* **PROBLEM**
The required result is the number of lines below that hold the word "synthesis", stated without anything else.

RECORDS FOR THIS TASK section start

From an optimization exercise on the open Yosys and OpenROAD flow, aimed at small area; shortcuts taken in it are not production practice. At most, simulation tests tie the RTL to the original design; equivalence was not proved. No activity file was given, so power comes from the tool's default toggle rates.

==> wip/lagoon: inputs <==
Design ks_out_process, start of the top module:
module ks_out_process #(
  parameter int OP_W          = ks_out_pkg::DEF_OP_W,
  parameter int LWE_COEF_W    = ks_out_pkg::DEF_LWE_COEF_W,
  parameter int CORR_W        = ks_out_pkg::DEF_CORR_W,
  parameter int LBX           = ks_out_pkg::DEF_LBX,
  parameter int LWE_K         = ks_out_pkg::DEF_LWE_K,
  parameter int BATCH_PBS_NB  = ks_out_pkg::DEF_BATCH_PBS_NB,
  parameter int USE_MEAN_COMP = ks_out_pkg::DEF_USE_MEAN_COMP
) (
  input  logic                     clk,
  input  logic                     s_rst_n,
  input  logic [LBX-1:0][OP_W-1:0] mult_data_i,
  input  logic [LBX-1:0]           mult_avail_i,
  input  logic [LBX-1:0]           mult_last_pbs_i,
  input  logic [OP_W-1:0]          body_data_i,
  input  logic                     body_vld_i,
  output logic                     body_rdy_o,
  input  logic                     restart_i,
  output logic [LWE_COEF_W-1:0]    lwe_coef_o,
  output logic [CORR_W-1:0]        lwe_corr_o,
  output logic                     lwe_vld_o,
  input  logic                     lwe_rdy_i,
  output logic                     loop_done_o,
  output logic                     ksk_rd_inc_o,
  output logic                     body_wr_o,
  output logic [OP_W-1:0]          body_wr_data_o
);
export LEC_CHECK = 0
export CAP_MARGIN = 20
export CORE_MARGIN = 2
export CORE_UTILIZATION = 60
export CTS_BUF_LIST = sky130_fd_sc_hd__clkbuf_8
export CTS_CLUSTER_DIAMETER = 50
export CTS_CLUSTER_SIZE = 20
export PLACE_DENSITY = 0.7
export SLEW_MARGIN = 20
create_clock -name core_clock -period 5.0 [get_ports {clk}]
standard.sh (not shown) runs the stock make flow with config.mk's settings and CLKGATE_MAP_FILE= SYNTH_SCRIPT=/design/flow/synth_recipe.tcl, a recipe that flattens the netlist after the stock synthesis.
==> flow/flow/run.sh <==
#!/bin/bash
# The standard layout (standard.sh), with two changes:
#  - the port buffers are plain buf_1 cells
#  - clock tree synthesis adds no dummy loads
set -euo pipefail
export BUFFER_PORTS_ARGS="-buffer_cell sky130_fd_sc_hd__buf_1"
export CTS_ARGS="-sink_clustering_enable -repair_clock_nets -sink_clustering_size 20 -sink_clustering_max_diameter 50 -buf_list sky130_fd_sc_hd__clkbuf_8 -dont_use_dummy_load"
bash standard.sh > standard.log 2>&1
==> wip/quartz: changes against wip/lagoon <==
--- a/flow/design.v
+++ b/flow/design.v
@@ -71,14 +71,13 @@
 endmodule
 `timescale 1ns/10ps
 module ks_lane_proc #(
   parameter int OP_W       = 32,
   parameter int LWE_COEF_W = 10,
   parameter int CORR_W     = 16,
-  parameter int DEPTH      = 6,
-  parameter int HAS_LAST   = 1
+  parameter int DEPTH      = 6
 ) (
   input  logic                  clk,
   input  logic                  s_rst_n,
   input  logic                  flush_i,
   input  logic                  wr_i,
   input  logic [OP_W-1:0]       data_i,
@@ -95,30 +94,19 @@
   logic [LWE_COEF_W-1:0] coef_q [DEPTH];
   logic [CORR_W-1:0]     corr_q [DEPTH];
   logic [DEPTH-1:0]      last_q;
   logic [PTR_W-1:0]      wr_ptr;
   logic [PTR_W-1:0]      mg_ptr;
   logic [PTR_W-1:0]      rd_ptr;
-  logic                  low_zero;
-  logic                  round_up;
-  logic [LWE_COEF_W-1:0] coef;
-  logic [CORR_W-1:0]     corr;
+  logic [OP_W-1:0]       v;
+  logic [OP_W-1:0]       v_rnd;
   function automatic logic [PTR_W-1:0] ptr_next(input logic [PTR_W-1:0] ptr);
     ptr_next = (ptr == PTR_W'(DEPTH - 1)) ? '0 : ptr + 1'b1;
   endfunction
-  assign low_zero = (data_i[ERR_W-2:0] == '0);
-  assign round_up = ~data_i[ERR_W-1] | low_zero;
-  always_comb begin
-    logic cy;
-    cy = round_up;
-    for (int i = 0; i < LWE_COEF_W; i++) begin
-      coef[i] = ~data_i[ERR_W + i] ^ cy;
-      cy      = cy & ~data_i[ERR_W + i];
-    end
-  end
-  assign corr     = data_i[CORR_W-1:0];
+  assign v     = '0 - data_i;
+  assign v_rnd = v + (OP_W'(1) << (ERR_W - 1));
   always_ff @(posedge clk) begin
     if (!s_rst_n || flush_i) begin
       wr_ptr <= '0;
       mg_ptr <= '0;
       rd_ptr <= '0;
     end else begin
@@ -127,34 +115,22 @@
       if (rd_i) rd_ptr <= ptr_next(rd_ptr);
     end
   end
   always_ff @(posedge clk) begin
     for (int i = 0; i < DEPTH; i++) begin
       if (wr_i && wr_ptr == PTR_W'(i)) begin
-        coef_q[i] <= coef;
-        corr_q[i] <= corr;
-      end
-    end
-  end
-  if (HAS_LAST != 0) begin : gen_last
-    always_ff @(posedge clk) begin
-      for (int i = 0; i < DEPTH; i++) begin
-        if (wr_i && wr_ptr == PTR_W'(i)) begin
-          last_q[i] <= last_pbs_i;
-        end
+        coef_q[i] <= v_rnd[OP_W-1 -: LWE_COEF_W];
+        corr_q[i] <= v[CORR_W-1:0];
+        last_q[i] <= last_pbs_i;
       end
     end
-    assign mg_last_o = last_q[mg_ptr];
-    assign rd_last_o = last_q[rd_ptr];
-  end else begin : gen_no_last
-    assign last_q    = '0;
-    assign mg_last_o = 1'b0;
-    assign rd_last_o = 1'b0;
   end
+  assign mg_last_o = last_q[mg_ptr];
   assign rd_coef_o = coef_q[rd_ptr];
   assign rd_corr_o = corr_q[rd_ptr];
+  assign rd_last_o = last_q[rd_ptr];
 endmodule
 `timescale 1ns/10ps
 module ks_out_process #(
   parameter int OP_W          = ks_out_pkg::DEF_OP_W,
   parameter int LWE_COEF_W    = ks_out_pkg::DEF_LWE_COEF_W,
   parameter int CORR_W        = ks_out_pkg::DEF_CORR_W,
@@ -191,34 +167,30 @@
   logic                  in_mask;
   logic                  in_body;
   logic [2:0]            vis;
   logic [2:0]            lcnt0;
   logic [2:0]            lcnt1;
   logic                  mg_lane;
-  logic [1:0]            mg_cnt;
-  logic [1:0]            rd_cnt;
   logic                  mg_vld;
   logic                  mg0, mg1;
   logic                  mg_last0, mg_last1;
   logic [OCNT_W-1:0]     ocnt;
   logic                  take;
   logic                  rd_lane;
   logic                  rd_set;
   logic                  rd0, rd1;
   logic [LWE_COEF_W-1:0] rd_coef0, rd_coef1;
   logic [CORR_W-1:0]     rd_corr0, rd_corr1;
   logic                  rd_last0, rd_last1;
   logic                  rd_last;
-  logic [CORR_W-1:0]     rd_corr;
   logic [OP_W-1:0]       body;
   logic                  body_vld;
   logic                  body_s0;
   logic                  body_s1;
   logic                  body_s2;
   logic [OP_W-1:0]       data_s0;
-  logic [OP_W-1:0]       body_diff;
   logic [OP_W-1:0]       body_s1_data;
   logic [OP_W-1:0]       body_s2_data;
   always_ff @(posedge clk) begin
     if (!s_rst_n) begin
       restart_q    <= 1'b0;
       ksk_inc_s0   <= 1'b0;
@@ -247,14 +219,13 @@
     end
   end
   ks_lane_proc #(
     .OP_W       (OP_W),
     .LWE_COEF_W (LWE_COEF_W),
     .CORR_W     (CORR_W),
-    .DEPTH      (DEPTH0),
-    .HAS_LAST   (1)
+    .DEPTH      (DEPTH0)
   ) u_lane0 (
     .clk        (clk),
     .s_rst_n    (s_rst_n),
     .flush_i    (restart_q),
     .wr_i       (in_mask),
     .data_i     (mult_data_i[0]),
@@ -267,14 +238,13 @@
     .rd_last_o  (rd_last0)
   );
   ks_lane_proc #(
     .OP_W       (OP_W),
     .LWE_COEF_W (LWE_COEF_W),
     .CORR_W     (CORR_W),
-    .DEPTH      (DEPTH1),
-    .HAS_LAST   (0)
+    .DEPTH      (DEPTH1)
   ) u_lane1 (
     .clk        (clk),
     .s_rst_n    (s_rst_n),
     .flush_i    (restart_q),
     .wr_i       (in_mask),
     .data_i     (mult_data_i[1]),
@@ -291,60 +261,36 @@
   assign mg1    = mg_vld &  mg_lane;
   always_ff @(posedge clk) begin
     if (!s_rst_n || restart_q) begin
       lcnt0   <= '0;
       lcnt1   <= '0;
       mg_lane <= 1'b0;
-      mg_cnt  <= '0;
       ocnt    <= '0;
     end else begin
       lcnt0 <= lcnt0 + 3'(vis[2]) - 3'(mg0);
       lcnt1 <= lcnt1 + 3'(vis[2]) - 3'(mg1);
-      if (mg_vld) begin
-        if (mg_lane ? (mg_cnt == '0) : mg_last0) begin
-          mg_lane <= ~mg_lane;
-        end
-        if (mg_lane) begin
-          if (mg_cnt != '0) mg_cnt <= mg_cnt - 2'd1;
-        end else if (!mg_last0) begin
-          mg_cnt <= mg_cnt + 2'd1;
-        end
+      if (mg_vld && (mg_lane ? mg_last1 : mg_last0)) begin
+        mg_lane <= ~mg_lane;
       end
       ocnt <= ocnt + OCNT_W'(mg_vld) - OCNT_W'(take);
     end
   end
   assign lwe_vld_o = (ocnt != '0);
   assign take      = lwe_vld_o & lwe_rdy_i;
   assign rd0       = take & ~rd_lane;
   assign rd1       = take &  rd_lane;
-  assign rd_last   = rd_lane ? (rd_cnt == '0) : rd_last0;
+  assign rd_last   = rd_lane ? rd_last1 : rd_last0;
   assign lwe_coef_o = rd_lane ? rd_coef1 : rd_coef0;
-  assign rd_corr    = rd_lane ? rd_corr1 : rd_corr0;
-  always_comb begin
-    logic any;
-    any = 1'b0;
-    for (int i = 0; i < CORR_W; i++) begin
-      lwe_corr_o[i] = rd_corr[i] ^ any;
-      any = any | rd_corr[i];
-    end
-  end
+  assign lwe_corr_o = rd_lane ? rd_corr1 : rd_corr0;
   always_ff @(posedge clk) begin
     if (!s_rst_n || restart_q) begin
       rd_lane <= 1'b0;
       rd_set  <= 1'b0;
-      rd_cnt  <= '0;
-    end else if (take) begin
-      if (rd_last) begin
-        rd_lane <= ~rd_lane;
-        if (rd_lane) rd_set <= ~rd_set;
-      end
-      if (rd_lane) begin
-        if (rd_cnt != '0) rd_cnt <= rd_cnt - 2'd1;
-      end else if (!rd_last0) begin
-        rd_cnt <= rd_cnt + 2'd1;
-      end
+    end else if (take && rd_last) begin
+      rd_lane <= ~rd_lane;
+      if (rd_lane) rd_set <= ~rd_set;
     end
   end
   always_ff @(posedge clk) begin
     if (!s_rst_n) begin
       loop_done_o <= 1'b0;
     end else begin
@@ -375,21 +321,13 @@
       body_s0   <= in_body;
       body_s1   <= body_s0;
       body_s2   <= body_s1;
       body_wr_o <= body_s2;
     end
   end
-  always_comb begin
-    logic cy;
-    cy = 1'b1;
-    for (int i = 0; i < OP_W; i++) begin
-      body_diff[i] = body[i] ^ ~data_s0[i] ^ cy;
-      cy           = (body[i] & ~data_s0[i]) | (body[i] & cy) | (~data_s0[i] & cy);
-    end
-  end
   always_ff @(posedge clk) begin
     data_s0        <= mult_data_i[0];
-    body_s1_data   <= body_diff;
+    body_s1_data   <= body - data_s0;
     body_s2_data   <= body_s1_data;
     body_wr_data_o <= body_s2_data;
   end
 endmodule
==> flow/run.sh (new file) <==
#!/bin/bash
# synth_recipe.tcl (not shown) runs the flow's synth.tcl, then flattens the netlist and writes it again
# the make line also repeats each setting of config.mk as NAME=value (left out here)
make -C /OpenROAD-flow-scripts/flow DESIGN_CONFIG=/design/flow/config.mk WORK_HOME=/design/flow/orfs CLKGATE_MAP_FILE= SYNTH_SCRIPT=/design/flow/synth_recipe.tcl finish
- CTS_BUF_LIST: sky130_fd_sc_hd__clkbuf_8 -> sky130_fd_sc_hd__clkbuf_16
- CTS_CLUSTER_DIAMETER: 50 -> 60
- CTS_CLUSTER_SIZE: 20 -> 30
removed: flow/flow/run.sh
removed: flow/standard.sh
==> wip/yarrow: changes against wip/lagoon <==
--- a/flow/design.v
+++ b/flow/design.v
@@ -104,21 +104,14 @@
   logic [CORR_W-1:0]     corr;
   function automatic logic [PTR_W-1:0] ptr_next(input logic [PTR_W-1:0] ptr);
     ptr_next = (ptr == PTR_W'(DEPTH - 1)) ? '0 : ptr + 1'b1;
   endfunction
   assign low_zero = (data_i[ERR_W-2:0] == '0);
   assign round_up = ~data_i[ERR_W-1] | low_zero;
-  always_comb begin
-    logic cy;
-    cy = round_up;
-    for (int i = 0; i < LWE_COEF_W; i++) begin
-      coef[i] = ~data_i[ERR_W + i] ^ cy;
-      cy      = cy & ~data_i[ERR_W + i];
-    end
-  end
-  assign corr     = data_i[CORR_W-1:0];
+  assign coef     = ~data_i[OP_W-1 -: LWE_COEF_W] + LWE_COEF_W'(round_up);
+  assign corr     = '0 - data_i[CORR_W-1:0];
   always_ff @(posedge clk) begin
     if (!s_rst_n || flush_i) begin
       wr_ptr <= '0;
       mg_ptr <= '0;
       rd_ptr <= '0;
     end else begin
@@ -205,20 +198,18 @@
   logic                  rd_set;
   logic                  rd0, rd1;
   logic [LWE_COEF_W-1:0] rd_coef0, rd_coef1;
   logic [CORR_W-1:0]     rd_corr0, rd_corr1;
   logic                  rd_last0, rd_last1;
   logic                  rd_last;
-  logic [CORR_W-1:0]     rd_corr;
   logic [OP_W-1:0]       body;
   logic                  body_vld;
   logic                  body_s0;
   logic                  body_s1;
   logic                  body_s2;
   logic [OP_W-1:0]       data_s0;
-  logic [OP_W-1:0]       body_diff;
   logic [OP_W-1:0]       body_s1_data;
   logic [OP_W-1:0]       body_s2_data;
   always_ff @(posedge clk) begin
     if (!s_rst_n) begin
       restart_q    <= 1'b0;
       ksk_inc_s0   <= 1'b0;
@@ -315,21 +306,13 @@
   assign lwe_vld_o = (ocnt != '0);
   assign take      = lwe_vld_o & lwe_rdy_i;
   assign rd0       = take & ~rd_lane;
   assign rd1       = take &  rd_lane;
   assign rd_last   = rd_lane ? (rd_cnt == '0) : rd_last0;
   assign lwe_coef_o = rd_lane ? rd_coef1 : rd_coef0;
-  assign rd_corr    = rd_lane ? rd_corr1 : rd_corr0;
-  always_comb begin
-    logic any;
-    any = 1'b0;
-    for (int i = 0; i < CORR_W; i++) begin
-      lwe_corr_o[i] = rd_corr[i] ^ any;
-      any = any | rd_corr[i];
-    end
-  end
+  assign lwe_corr_o = rd_lane ? rd_corr1 : rd_corr0;
   always_ff @(posedge clk) begin
     if (!s_rst_n || restart_q) begin
       rd_lane <= 1'b0;
       rd_set  <= 1'b0;
       rd_cnt  <= '0;
     end else if (take) begin
@@ -375,21 +358,13 @@
       body_s0   <= in_body;
       body_s1   <= body_s0;
       body_s2   <= body_s1;
       body_wr_o <= body_s2;
     end
   end
-  always_comb begin
-    logic cy;
-    cy = 1'b1;
-    for (int i = 0; i < OP_W; i++) begin
-      body_diff[i] = body[i] ^ ~data_s0[i] ^ cy;
-      cy           = (body[i] & ~data_s0[i]) | (body[i] & cy) | (~data_s0[i] & cy);
-    end
-  end
   always_ff @(posedge clk) begin
     data_s0        <= mult_data_i[0];
-    body_s1_data   <= body_diff;
+    body_s1_data   <= body - data_s0;
     body_s2_data   <= body_s1_data;
     body_wr_data_o <= body_s2_data;
   end
 endmodule
==> flow/run.sh (new file) <==
#!/bin/bash
# synth_recipe.tcl (not shown) runs the flow's synth.tcl, then flattens the netlist and writes it again
# the make line also repeats each setting of config.mk as NAME=value (left out here)
make -C /OpenROAD-flow-scripts/flow DESIGN_CONFIG=/design/flow/config.mk WORK_HOME=/design/flow/orfs CLKGATE_MAP_FILE= SYNTH_SCRIPT=/design/flow/synth_recipe.tcl finish
removed: flow/flow/run.sh
removed: flow/standard.sh
==> wip/xenon: changes against wip/lagoon <==
--- a/flow/design.v
+++ b/flow/design.v
@@ -82,12 +82,13 @@
   input  logic                  flush_i,
   input  logic                  wr_i,
   input  logic [OP_W-1:0]       data_i,
   input  logic                  last_pbs_i,
   input  logic                  mg_i,
   output logic                  mg_last_o,
+  input  logic                  rd_sel_i,
   input  logic                  rd_i,
   output logic [LWE_COEF_W-1:0] rd_coef_o,
   output logic [CORR_W-1:0]     rd_corr_o,
   output logic                  rd_last_o
 );
   localparam int ERR_W = OP_W - LWE_COEF_W;
@@ -147,14 +148,22 @@
     assign rd_last_o = last_q[rd_ptr];
   end else begin : gen_no_last
     assign last_q    = '0;
     assign mg_last_o = 1'b0;
     assign rd_last_o = 1'b0;
   end
-  assign rd_coef_o = coef_q[rd_ptr];
-  assign rd_corr_o = corr_q[rd_ptr];
+  always_comb begin
+    rd_coef_o = '0;
+    rd_corr_o = '0;
+    for (int i = 0; i < DEPTH; i++) begin
+      if (rd_sel_i && rd_ptr == PTR_W'(i)) begin
+        rd_coef_o = rd_coef_o | coef_q[i];
+        rd_corr_o = rd_corr_o | corr_q[i];
+      end
+    end
+  end
 endmodule
 `timescale 1ns/10ps
 module ks_out_process #(
   parameter int OP_W          = ks_out_pkg::DEF_OP_W,
   parameter int LWE_COEF_W    = ks_out_pkg::DEF_LWE_COEF_W,
   parameter int CORR_W        = ks_out_pkg::DEF_CORR_W,
@@ -258,12 +267,13 @@
     .flush_i    (restart_q),
     .wr_i       (in_mask),
     .data_i     (mult_data_i[0]),
     .last_pbs_i (mult_last_pbs_i[0]),
     .mg_i       (mg0),
     .mg_last_o  (mg_last0),
+    .rd_sel_i   (~rd_lane),
     .rd_i       (rd0),
     .rd_coef_o  (rd_coef0),
     .rd_corr_o  (rd_corr0),
     .rd_last_o  (rd_last0)
   );
   ks_lane_proc #(
@@ -278,12 +288,13 @@
     .flush_i    (restart_q),
     .wr_i       (in_mask),
     .data_i     (mult_data_i[1]),
     .last_pbs_i (mult_last_pbs_i[1]),
     .mg_i       (mg1),
     .mg_last_o  (mg_last1),
+    .rd_sel_i   (rd_lane),
     .rd_i       (rd1),
     .rd_coef_o  (rd_coef1),
     .rd_corr_o  (rd_corr1),
     .rd_last_o  (rd_last1)
   );
   assign mg_vld = mg_lane ? (lcnt1 != '0) : (lcnt0 != '0);
@@ -314,14 +325,14 @@
   end
   assign lwe_vld_o = (ocnt != '0);
   assign take      = lwe_vld_o & lwe_rdy_i;
   assign rd0       = take & ~rd_lane;
   assign rd1       = take &  rd_lane;
   assign rd_last   = rd_lane ? (rd_cnt == '0) : rd_last0;
-  assign lwe_coef_o = rd_lane ? rd_coef1 : rd_coef0;
-  assign rd_corr    = rd_lane ? rd_corr1 : rd_corr0;
+  assign lwe_coef_o = rd_coef1 | rd_coef0;
+  assign rd_corr    = rd_corr1 | rd_corr0;
   always_comb begin
     logic any;
     any = 1'b0;
     for (int i = 0; i < CORR_W; i++) begin
       lwe_corr_o[i] = rd_corr[i] ^ any;
       any = any | rd_corr[i];
@@ -375,20 +386,13 @@
       body_s0   <= in_body;
       body_s1   <= body_s0;
       body_s2   <= body_s1;
       body_wr_o <= body_s2;
     end
   end
-  always_comb begin
-    logic cy;
-    cy = 1'b1;
-    for (int i = 0; i < OP_W; i++) begin
-      body_diff[i] = body[i] ^ ~data_s0[i] ^ cy;
-      cy           = (body[i] & ~data_s0[i]) | (body[i] & cy) | (~data_s0[i] & cy);
-    end
-  end
+  assign body_diff = body - data_s0;
   always_ff @(posedge clk) begin
     data_s0        <= mult_data_i[0];
     body_s1_data   <= body_diff;
     body_s2_data   <= body_s1_data;
     body_wr_data_o <= body_s2_data;
   end
==> run summary <==
Via count, highest first: wip/quartz, wip/yarrow, wip/xenon, wip/lagoon. The highest utilization belongs to wip/quartz, the lowest to wip/xenon. Synthesized cell count: wip/xenon is smaller than wip/yarrow (8.0%). Flip-flop and latch count: wip/xenon is lower than wip/quartz (6). wip/yarrow completed without violations. wip/xenon reached the layout checks and failed them: negative setup slack. wip/quartz ran to the end with no violations. wip/lagoon produced a layout that fails on negative setup slack. Against wip/yarrow, the global-route usage of wip/xenon is higher by 2.3 points. Of wip/lagoon and wip/quartz, wip/quartz has the higher clock power (gap 32%, measured against wip/quartz). The lowest setup slack belongs to wip/lagoon, the highest to wip/quartz.
Only the layout flow was run in wip/lagoon, wip/quartz and wip/xenon; the RTL was not checked for function there.

==> separate check: timing with driven ports <==
How much do the figures lean on ideal ports? The routed layouts below were timed once more, with nothing changed but the port constraints. Step 1 sets driving cells, clkbuf_16 on the clock port and buf_2 on the other inputs (assumed; they add their load-dependent delay and slew). Step 2 times the ports against the registers' clock, not the clock port: input delays grow and output delays shrink by t, the midpoint of the rising clock arrivals with the driver on. Three values: no drivers, after step 1, after step 2; two values: the first two.
run	shift t [ns]	slack for setup (ns)	hold slack, ns
wip/lagoon	0.676	-6.357 / -6.357 / -6.357	0.318 / 0.318 / 0.318
wip/quartz	0.615	0.510 / 0.452 / 0.328	0.329 / 0.329 / 0.329
wip/yarrow	0.701	0.404 / 0.351 / 0.683	0.331 / 0.331 / 0.331
wip/xenon	0.655	-0.504 / -0.558 / 0.097	0.272 / 0.272 / 0.272
The setup slack of wip/quartz, which loses most, moves by -0.058 ns with the drivers and by -0.182 ns with both steps.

RECORDS FOR THIS TASK section end

* **EXERCISE OUTPUT**
2